Indeed, once the pandemic hit, the cloud shifted from being an aspiration to a mandate in order to be flexible and resilient. “Ninety percent of business and IT executives in Accenture’s Technology Vision 2021 survey agree that to be agile and resilient, their organizations need to fast-forward their digital transformation with cloud at its core,” Samuels explains.

“Everyone is adopting a cloud-first strategy,” Samuels explains. “The resiliency, the ability to have data adjacent on the cloud near your applications, has really given us a level of insight and flexibility we never had before.”

Software-as-a-service (SaaS) is a good way to get started with that process, she says, since it provides a safe, secure, and reliable environment that’s thoroughly tested. The best way to start is by assessing where you can lift workloads based on what your company’s priorities are. Most companies will focus on financial agility, which becomes increasingly important. Being able to have the analytics at your fingertips to make quick decisions becomes a differentiator,” she adds.

Bringing that Success to Life

Accenture is seeing this firsthand with its own work: Samuels worked on a project called People + Work Connect, which was created by four chief human resource officers and designed to help people who were impacted by the pandemic get back to work faster by enabling organizations to quickly identify and fill job vacancies. People + Work Connect is powered by an analytics-driven platform and was launched in just 14 business days, a milestone that few thought possible before last March. Samuels says agility is one of the reasons why they were able to bring the platform to life so quickly.

“We take a living systems approach,” she says. “This helps companies accelerate digital transformation by breaking down a complex journey into manageable, prioritized steps. This approach creates value by moving the five levers of change, including strategy, organization, practices, technology, and talent, in an agile way.”

Moving through the New Normal

The journey to the cloud is not complete, however. As businesses start opening up again and employees return to the office, Accenture continues to see a strong need from its clients that are looking to move forward with their digital transformation journeys.
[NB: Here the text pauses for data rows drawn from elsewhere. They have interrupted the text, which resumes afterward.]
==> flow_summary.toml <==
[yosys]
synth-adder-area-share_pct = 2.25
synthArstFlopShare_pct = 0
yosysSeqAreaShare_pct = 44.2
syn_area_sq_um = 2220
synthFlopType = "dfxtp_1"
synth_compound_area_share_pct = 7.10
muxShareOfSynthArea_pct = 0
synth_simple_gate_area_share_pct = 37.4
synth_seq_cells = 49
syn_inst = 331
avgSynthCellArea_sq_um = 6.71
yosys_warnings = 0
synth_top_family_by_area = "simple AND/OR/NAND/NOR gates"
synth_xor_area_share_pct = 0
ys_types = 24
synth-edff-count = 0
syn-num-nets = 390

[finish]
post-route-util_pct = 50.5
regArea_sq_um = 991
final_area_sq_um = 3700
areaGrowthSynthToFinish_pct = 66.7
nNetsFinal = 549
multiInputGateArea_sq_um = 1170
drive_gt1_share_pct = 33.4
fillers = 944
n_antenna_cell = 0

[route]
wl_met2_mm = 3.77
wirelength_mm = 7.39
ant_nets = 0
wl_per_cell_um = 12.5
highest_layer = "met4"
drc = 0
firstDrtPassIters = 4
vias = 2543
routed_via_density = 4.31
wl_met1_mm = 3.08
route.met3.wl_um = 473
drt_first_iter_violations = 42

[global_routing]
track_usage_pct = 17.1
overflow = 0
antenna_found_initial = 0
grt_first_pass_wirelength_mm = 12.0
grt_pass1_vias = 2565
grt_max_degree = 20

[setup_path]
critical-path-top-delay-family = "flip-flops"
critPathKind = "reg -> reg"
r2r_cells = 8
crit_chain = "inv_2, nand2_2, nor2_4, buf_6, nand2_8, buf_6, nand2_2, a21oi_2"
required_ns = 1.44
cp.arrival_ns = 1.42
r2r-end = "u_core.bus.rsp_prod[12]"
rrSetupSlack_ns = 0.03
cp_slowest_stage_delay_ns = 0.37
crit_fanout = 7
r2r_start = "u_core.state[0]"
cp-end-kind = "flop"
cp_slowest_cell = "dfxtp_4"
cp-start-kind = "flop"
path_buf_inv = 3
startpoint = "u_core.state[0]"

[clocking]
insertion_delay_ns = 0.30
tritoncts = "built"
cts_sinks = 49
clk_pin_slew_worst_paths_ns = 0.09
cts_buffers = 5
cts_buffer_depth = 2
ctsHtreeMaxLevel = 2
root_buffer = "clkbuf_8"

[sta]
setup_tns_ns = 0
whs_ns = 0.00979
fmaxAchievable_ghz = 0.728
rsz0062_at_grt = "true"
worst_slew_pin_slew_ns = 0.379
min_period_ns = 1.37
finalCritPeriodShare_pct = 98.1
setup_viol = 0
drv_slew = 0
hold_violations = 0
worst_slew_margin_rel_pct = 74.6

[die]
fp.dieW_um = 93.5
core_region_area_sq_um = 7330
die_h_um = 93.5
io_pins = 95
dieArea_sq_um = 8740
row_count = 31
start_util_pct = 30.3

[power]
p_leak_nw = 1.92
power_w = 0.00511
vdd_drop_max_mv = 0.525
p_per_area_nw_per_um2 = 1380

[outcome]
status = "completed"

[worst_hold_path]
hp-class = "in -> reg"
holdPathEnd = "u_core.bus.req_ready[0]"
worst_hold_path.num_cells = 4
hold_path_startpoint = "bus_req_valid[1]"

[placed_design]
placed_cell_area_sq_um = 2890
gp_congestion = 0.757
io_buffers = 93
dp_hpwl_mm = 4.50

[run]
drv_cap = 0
[src/rtl/cpu_run_monitor.sv]
// Snoops a CPU register-file write port during a run, detects halt or timeout,
// then checks the shadow registers against a loaded expectation table.
// Optional trace output is enabled with the CPU_RUN_MONITOR_TRACE_EN macro.
module cpu_run_monitor
  import cpu_mon_pkg::*;
#(
  parameter int unsigned DATA_W      = 32,
  parameter int unsigned PC_W        = 32,
  parameter int unsigned NCHK        = 8,
  parameter int unsigned HALT_CYCLES = 4,
  parameter int unsigned MAX_CYCLES  = 4096,
  localparam int unsigned IDX_W      = (NCHK > 1) ? $clog2(NCHK) : 1,
  localparam int unsigned FC_W       = $clog2(NCHK + 1),
  localparam int unsigned CC_W       = $clog2(MAX_CYCLES + 1)
) (
  input  logic              clk,
  input  logic              reset,
  input  logic [PC_W-1:0]   pc,
  input  logic              rf_we,
  input  logic [REG_W-1:0]  rf_waddr,
  input  logic [DATA_W-1:0] rf_wdata,
  input  logic              exp_we,
  input  logic [IDX_W-1:0]  exp_idx,
  input  logic [REG_W-1:0]  exp_reg,
  input  logic [DATA_W-1:0] exp_data,
  input  logic              start,
  output logic              busy,
  output logic              done,
  output logic              pass,
  output logic              timeout,
  output logic [FC_W-1:0]   fail_count,
  output logic [IDX_W-1:0]  first_fail_idx,
  output logic [CC_W-1:0]   cycle_count
);

  state_e            state_q;
  logic [DATA_W-1:0] shadow_q [NREGS];
  exp_entry_t        table_q  [NCHK];
  logic [IDX_W-1:0]  chk_idx_q;
  logic              halt;
  exp_entry_t        cur;
  logic              entry_fail;
  logic              last_entry;

  cpu_halt_detect #(
    .PC_W        (PC_W),
    .HALT_CYCLES (HALT_CYCLES)
  ) u_halt (
    .clk   (clk),
    .reset (reset),
    .en    (state_q == StRun),
    .pc    (pc),
    .halt  (halt)
  );

  always_comb begin
    cur        = table_q[chk_idx_q];
    entry_fail = cur.valid && (cur.data != EXP_DATA_MAX'(shadow_q[cur.reg_idx]));
    last_entry = (chk_idx_q == IDX_W'(NCHK - 1));
  end

  always_ff @(posedge clk) begin
    if (reset) begin
      state_q        <= StIdle;
      busy           <= 1'b0;
      done           <= 1'b0;
      pass           <= 1'b0;
      timeout        <= 1'b0;
      fail_count     <= '0;
      first_fail_idx <= '0;
      cycle_count    <= '0;
      chk_idx_q      <= '0;
      for (int i = 0; i < NREGS; i++) shadow_q[i] <= '0;
      for (int i = 0; i < NCHK; i++) table_q[i] <= '0;
    end else begin
      unique case (state_q)
        StIdle, StDone: begin
          if (exp_we && (32'(exp_idx) < NCHK)) begin
            table_q[exp_idx].valid   <= 1'b1;
            table_q[exp_idx].reg_idx <= exp_reg;
            table_q[exp_idx].data    <= EXP_DATA_MAX'(exp_data);
          end
          if (start) begin
            state_q        <= StRun;
            busy           <= 1'b1;
            done           <= 1'b0;
            pass           <= 1'b0;
            timeout        <= 1'b0;
            fail_count     <= '0;
            first_fail_idx <= '0;
            cycle_count    <= '0;
            chk_idx_q      <= '0;
            for (int i = 0; i < NREGS; i++) shadow_q[i] <= '0;
          end
        end
        StRun: begin
          // r0 is hardwired to zero, so writes to it are dropped.
          if (rf_we && (rf_waddr != '0)) shadow_q[rf_waddr] <= rf_wdata;
          if (cycle_count != CC_W'(MAX_CYCLES)) cycle_count <= cycle_count + CC_W'(1);
          if (halt) begin
            state_q <= StCheck;
          end else if (cycle_count == CC_W'(MAX_CYCLES - 1)) begin
            timeout <= 1'b1;
            state_q <= StCheck;
          end
        end
        StCheck: begin
          if (entry_fail) begin
            fail_count <= fail_count + FC_W'(1);
            if (fail_count == '0) first_fail_idx <= chk_idx_q;
          end
          if (last_entry) begin
            state_q <= StDone;
            busy    <= 1'b0;
            done    <= 1'b1;
            pass    <= !timeout && (fail_count == '0) && !entry_fail;
          end else begin
            chk_idx_q <= chk_idx_q + IDX_W'(1);
          end
        end
        default: state_q <= StIdle;
      endcase
    end
  end

`ifdef CPU_RUN_MONITOR_TRACE_EN
  always @(posedge clk) begin
    if (!reset && (state_q == StRun) && rf_we && (rf_waddr != '0)) begin
      $display("[cpu_run_monitor] cycle=%0d pc=%h r%0d <= %h",
               cycle_count, pc, rf_waddr, rf_wdata);
    end
    if (!reset && (state_q == StCheck) && last_entry) begin
      $display("[cpu_run_monitor] done cycles=%0d timeout=%0b fail_count=%0d",
               cycle_count, timeout, fail_count + FC_W'(entry_fail));
    end
  end
`else
  // Trace disabled: the monitor produces no simulation output.
`endif

endmodule
## config.mk

```make
export PLATFORM = sky130hd
export DESIGN_NAME = pop_sequencer
export DESIGN_NICKNAME = d
export VERILOG_FILES = /design/src/rtl/pop_pkg.sv /design/src/rtl/pop_phase_timer.sv /design/src/rtl/pop_sequencer.sv
export SDC_FILE = /design/constraint.sdc
export NUM_CORES = 1
export LEC_CHECK = 0
export BUFFER_PORTS_ARGS = -buffer_cell sky130_fd_sc_hd__buf_2
export CAP_MARGIN = 0
export CORE_MARGIN = 3
export CORE_UTILIZATION = 40
export CTS_CLUSTER_SIZE = 14
export DETAILED_ROUTE_END_ITERATION = 6
export PLACE_DENSITY = 0.67
export SLEW_MARGIN = 15
export SYNTH_ARGS = -nofsm -noshare
export SYNTH_HDL_FRONTEND = slang
export SYNTH_SLANG_ARGS = --single-unit
```

## constraint.sdc

```tcl
create_clock -name clock_2_5M -period 9.05 [get_ports clock_2_5M]
set_input_delay 0.4525 -clock clock_2_5M [delete_from_list [all_inputs] [get_ports clock_2_5M]]
set_output_delay 0.4525 -clock clock_2_5M [all_outputs]
set_load 0.02 [all_outputs]
```
## config.mk

```make
export PLATFORM = sky130hd
export DESIGN_NAME = rst_en_sequencer
export DESIGN_NICKNAME = d
export VERILOG_FILES = /design/src/rtl/rst_en_sequencer.sv
export SDC_FILE = /design/constraint.sdc
export NUM_CORES = 1
export LEC_CHECK = 0
export ABC_AREA = 1
export ABC_CLOCK_PERIOD_IN_PS = 1230
export CORE_UTILIZATION = 40
export CTS_CLUSTER_SIZE = 8
export DETAILED_ROUTE_END_ITERATION = 10
export GPL_TIMING_DRIVEN = 0
export PLACE_DENSITY = 0.68
export SYNTH_ARGS = -nofsm -noshare
export SYNTH_HDL_FRONTEND = slang
export SYNTH_SLANG_ARGS = --single-unit
export TNS_END_PERCENT = 30
```

## constraint.sdc

```tcl
create_clock -name clk -period 1.23 [get_ports clk]
set_clock_uncertainty 0.1 [all_clocks]
set_input_delay 0.246 -clock clk [delete_from_list [all_inputs] [get_ports clk]]
set_output_delay 0.246 -clock clk [all_outputs]
set_load 0.01 [all_outputs]
```

## src/rtl/rst_en_sequencer.sv

```systemverilog
// rst_en_sequencer: ordered domain reset/enable generator keeping dom_en |-> dom_rst
// Ports:
//   clk        clock, all logic on posedge
//   rst        synchronous active-low reset
//   start      power-up request, honoured only in IDLE
//   stop       orderly shutdown (abort in HOLD/SETTLE, drain from RUN)
//   fault      emergency shutdown, both outputs low at once
//   dom_rst    downstream reset, active-low (1 = domain out of reset)
//   dom_en     downstream enable
//   state      IDLE=0 HOLD=1 SETTLE=2 RUN=3 DRAIN=4
//   ready      one-cycle pulse on entry to RUN
//   fault_cnt  saturating count of faults taken outside IDLE
module rst_en_sequencer #(
    parameter int HOLD_CYCLES   = 4,
    parameter int SETTLE_CYCLES = 2,
    parameter int DRAIN_CYCLES  = 3,
    parameter int FCW           = 4
) (
    input  logic           clk,
    input  logic           rst,
    input  logic           start,
    input  logic           stop,
    input  logic           fault,
    output logic           dom_rst,
    output logic           dom_en,
    output logic [2:0]     state,
    output logic           ready,
    output logic [FCW-1:0] fault_cnt
);
    typedef enum logic [2:0] {
        IDLE   = 3'd0,
        HOLD   = 3'd1,
        SETTLE = 3'd2,
        RUN    = 3'd3,
        DRAIN  = 3'd4
    } state_t;
    localparam int MX = HOLD_CYCLES > SETTLE_CYCLES ?
                        (HOLD_CYCLES > DRAIN_CYCLES ? HOLD_CYCLES : DRAIN_CYCLES) :
                        (SETTLE_CYCLES > DRAIN_CYCLES ? SETTLE_CYCLES : DRAIN_CYCLES);
    localparam int CW = $clog2(MX + 1);
    state_t        st, nxt;
    logic [CW-1:0] cnt, cnt_n;
    logic          done, dom_rst_d, dom_en_d, ready_d;
    assign state = st;
    assign done  = cnt == '0;
    always_comb begin
        nxt = st;
        case (st)
            IDLE:    nxt = (start && !fault) ? HOLD : IDLE;
            HOLD:    nxt = (fault || stop) ? IDLE : done ? SETTLE : HOLD;
            SETTLE:  nxt = (fault || stop) ? IDLE : done ? RUN : SETTLE;
            RUN:     nxt = fault ? IDLE : stop ? DRAIN : RUN;
            DRAIN:   nxt = (fault || done) ? IDLE : DRAIN;
            default: nxt = IDLE;
        endcase
        // counter is reloaded on every state entry, so a state lasts load+1 cycles
        cnt_n = (nxt != st) ?
                (nxt == HOLD   ? CW'(HOLD_CYCLES - 1)   :
                 nxt == SETTLE ? CW'(SETTLE_CYCLES - 1) :
                 nxt == DRAIN  ? CW'(DRAIN_CYCLES - 1)  : '0) :
                (done ? '0 : cnt - CW'(1));
        // outputs are decoded from the next state so they change on the entry edge
        dom_rst_d = nxt == SETTLE || nxt == RUN || nxt == DRAIN;
        dom_en_d  = nxt == RUN;
        ready_d   = nxt == RUN && st != RUN;
    end
    always_ff @(posedge clk) begin
        if (!rst) begin
            st        <= IDLE;
            cnt       <= '0;
            dom_rst   <= 1'b0;
            dom_en    <= 1'b0;
            ready     <= 1'b0;
            fault_cnt <= '0;
        end else begin
            st      <= nxt;
            cnt     <= cnt_n;
            dom_rst <= dom_rst_d;
            dom_en  <= dom_en_d;
            ready   <= ready_d;
            if (fault && st != IDLE && fault_cnt != '1)
                fault_cnt <= fault_cnt + FCW'(1);
        end
    end
endmodule

```

==> flow_summary.toml <==
[sta]
rsz0062_at_grt = "yes"
layout_setup_ws_ns = -0.214
setup_viol = 10
layout_min_cycle_time_ns = 1.44
hold_ws_ns = 0.174
drv_slew = 0
hold_viol = 0
post-route-period-util = 1.17
tightest_slew_ns = 0.251
slew_headroom = 0.831
fmax_ghz = 0.693

[floorplanning]
io_pins = 15
die_h_um = 44.4
initial_utilization = 0.451
core-area_um2 = 1590
rows = 14
dieArea_um2 = 1970
die_w_um = 44.4

[critical_path]
cp_max_fo = 5
start_kind = "register"
critPathArrivalTime_ns = 1.51
crit_path_top_delay_cell = "dfxtp_4"
cp.buffers_inverters = 0
crit_family = "simple AND/OR/NAND/NOR gates"
setup.worst_path.class = "register to register"
slowest_delay_ns = 0.36
cp.required_ns = 1.30
cp-end-kind = "register"
cp_cell_sequence = "nor2_4 > nand2_4 > nor2_4 > nand2_4 > nand4_1 > nand2_4 > a21oi_2 > nor2_1"
cp_common_cell = "nand2_4"

[synth]
synth-seq-cells = 13
synth_cell_types = 22
synth_top_area_frac = 0.362
netlist_area_um2 = 718
yosysSeqAreaShare = 0.362
synth.area.top_cells = "dfxtp_1, nand2_1, nor2_1"
syn_inst = 103
syn_avg_cell_area_um2 = 6.97
yosysWarnings = 0
yosys.area.top_type = "dfxtp_1"
synthesis.nets = 109

[worst_hold_path]
hp-class = "input pin to register"

[grt]
track_usage = 0.232
grt_pass1_wl_mm = 3.25
overflow = 0
antenna_found_initial = 0
grt_max_degree = 10
grt_pass1_vias = 790

[flow_run]
max_cap_viol_count = 0

[routing]
via_per_inst = 5.08
wl_per_cell_um = 13.7
drtIter0Drc = 20
wl_mm = 2.14
vias = 793
drc_errors = 0
dr.pass1.iters = 4
antenna_left = 0

[placed_design]
hpwl_mm = 1.19
dp_cells = 140
place_area_um2 = 890
port_buffers = 13
preCtsSetupSlack_ns = -0.667
globalplace.congestion = 0.870

[clocking]
clkSinkCount = 13
htree_levels = 1
root_buffer = "clkbuf_4"
cts.path.max_buffers = 2
cts_tree = "yes"
numCtsBuffers = 3
clkLatencyLatePin_ns = 0.28
clk_pin_slew_worst_paths_ns = 0.07

[pwr]
p_leak_nw = 0.505
p_per_area_nw_per_um2 = 816
finalPower_mw = 0.937
ir_drop_uv = 695

[cells_and_area]
finish.instance_area_um2 = 1150
fin_nets = 139
multi_input_area_um2 = 552
regArea_um2 = 284
diodes = 0
drive_gt1_frac = 0.545
layout_common_cells = "nor2_4, nand2_1, buf_4, inv_1, nor2_1"
area_growth_pct = 59.9
stdcell_count = 156
fill_cells = 116

[status]
violations = "setup timing"
outcome = "finished, violations left"
## worst register-to-register path, delay by kind of cell, from the launching register on
family / cells / cell delay [ns]
AO/OA/AOI/OAI: 1 / 0.12
flip-flops: 1 / 0.36
AND/OR/NAND/NOR: 7 / 0.77
## worst paths after layout
kind	from	end	slack (ns)	cells after the start
worst min-delay path	rst	cnt[0]$_SDFF_PN0_	0.17	3
worst max register to register	cnt[1]$_SDFF_PN0_	cnt[1]$_SDFF_PN0_	-0.21	8
worst max-delay path	cnt[1]$_SDFF_PN0_	cnt[1]$_SDFF_PN0_	-0.21	8
worst min register to register	fault_cnt[3]$_SDFFE_PN0P_	fault_cnt[3]$_SDFFE_PN0P_	0.35	1
## metal layers
layer  part of all wire  track usage  routed length (µm)  up-vias
li1                   -            -                   -      392
met1               0.38        0.241                 823      357
met2               0.53        0.409                1140       35
met3              0.043       0.0449                  92        9
met4              0.036        0.170                  78        0
met5                  0            0                   0        -
## cell type report
class | instances | area share
Sequential cell | 13 | 0.247
Tap cell | 24 | 0.0261
Buffer | 1 | 0.00436
Multi-Input combinational cell | 75 | 0.480
Clock buffer | 3 | 0.0196
Clock inverter | 1 | 0.00436
Inverter | 14 | 0.0501
Timing Repair Buffer | 25 | 0.168
## metrics by stage
stage,utilization,TNS (ns)
CTS,0.666,-0.764
global placement,0.558,-5.04
finish,0.721,-0.886
detailed placement,0.558,-5.35
global route,0.721,-1.65
floorplan,-,-0.169
## synthesized netlist by cell type
master,n
a21oi_1,9
buf_2,1
nand3_2,1
nand2_1,16
nor2_2,3
a21boi_0,1
o21ai_0,4
inv_2,5
ha_1,1
or2_2,1
nor3_1,1
dfxtp_1,13
nand4_1,2
o21ai_1,2
nand3_1,10
nor2_1,14
nand2_2,3
a21oi_2,1
inv_1,9
nor3_2,1
nor2_4,4
o21a_1,1
## cell families after synthesis
family                     synth area share
adders and majority gates            0.0174
AOI/OAI and AO/OA                     0.138
buffers and inverters                0.0801
DFF                                   0.362
and+or+nand+nor                       0.402
## registers in the layout, indices dropped and copies added (netlist names)
register,count
ready,1
state,3
dom_rst,1
dom_en,1
fault_cnt,4
cnt,3
## power by group
group | internal [mW] | switching [mW]
combinational | 0.0976 | 0.129
clock | 0.121 | 0.142
sequential | 0.428 | 0.0197
total | 0.646 | 0.291
## repair_timing
action                                  CTS  global route
pin swaps                                12             8
hold buffers                              0             0
gates resized for setup                  52            30
endpoints found under the setup margin   21            18
setup buffers                            10             2
Note: power is estimated with default switching activity, not from simulation.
At the beginning of the pandemic, the company’s clients fell into three categories: Some were only starting their transformation journey, some were in the consideration phase, and some were complete but still needed additional insights and help to navigate going completely virtual. As a result, Accenture had more than 60 companies roll out Workday virtually during the pandemic, says Samuels.

There are several misconceptions that organizations have when they start their journey, says Colin Forth, vice president of Information Technology at Workday. One common misconception about the cloud is that you just “turn it on” and it works for you, he says. “Two key components, regardless of system, are data conversion and business process definition.”

The good news is that once this process is complete, a SaaS offering like the one from Workday has multiple pre-configured components that give customers an “incredible amount of efficiencies of scale,” Forth adds. “I think the fact that we all moved to remote and figured out how to make that work connect together was a huge win for our customers. They don't have to be on-site or installing some kind of servers or components and worry about the security perimeter of their enterprise. You get to take away what I would say is a whole bunch of the back office IT concerns and you get to move forward into what are the business concerns.”

In the end, this process helped ease the stress of working in a pandemic, allowing companies to focus on their people rather than their processes and technology, Samuels says. “Through all the heartbreak and human pain, it really demonstrated our resiliency and the power of technology to bring us together.”

“If you had told us that we need to get roughly 12 billion doses of vaccines out in a year, that would have been considered completely impossible. And yet we have companies that have come up with viable solutions to go to work on this,” Forth says. “And we’re figuring out new distribution networks across the world and multiple types of health infrastructure. The lesson for all of us is to concentrate on the core things that are important and state them clearly, so we know what we’re working on. Once we have a clear goal of what we’re trying to accomplish, it’s pretty amazing what people can do.”